- _Exercise requirements_: In the records below, find the line containing "2_1_floorplan | 4200 | 357 | 0.0827", then extract that line and all subsequent lines exactly, leaving out everything else.

================

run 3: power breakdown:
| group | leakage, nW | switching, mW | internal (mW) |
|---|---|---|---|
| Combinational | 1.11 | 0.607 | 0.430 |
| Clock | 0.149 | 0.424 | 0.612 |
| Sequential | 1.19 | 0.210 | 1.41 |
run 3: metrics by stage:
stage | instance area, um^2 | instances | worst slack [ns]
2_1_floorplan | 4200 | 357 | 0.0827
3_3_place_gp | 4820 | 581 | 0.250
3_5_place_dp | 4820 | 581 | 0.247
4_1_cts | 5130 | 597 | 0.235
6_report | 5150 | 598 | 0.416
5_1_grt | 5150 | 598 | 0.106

================

- _Task solution_:
2_1_floorplan | 4200 | 357 | 0.0827
3_3_place_gp | 4820 | 581 | 0.250
3_5_place_dp | 4820 | 581 | 0.247
4_1_cts | 5130 | 597 | 0.235
6_report | 5150 | 598 | 0.416
5_1_grt | 5150 | 598 | 0.106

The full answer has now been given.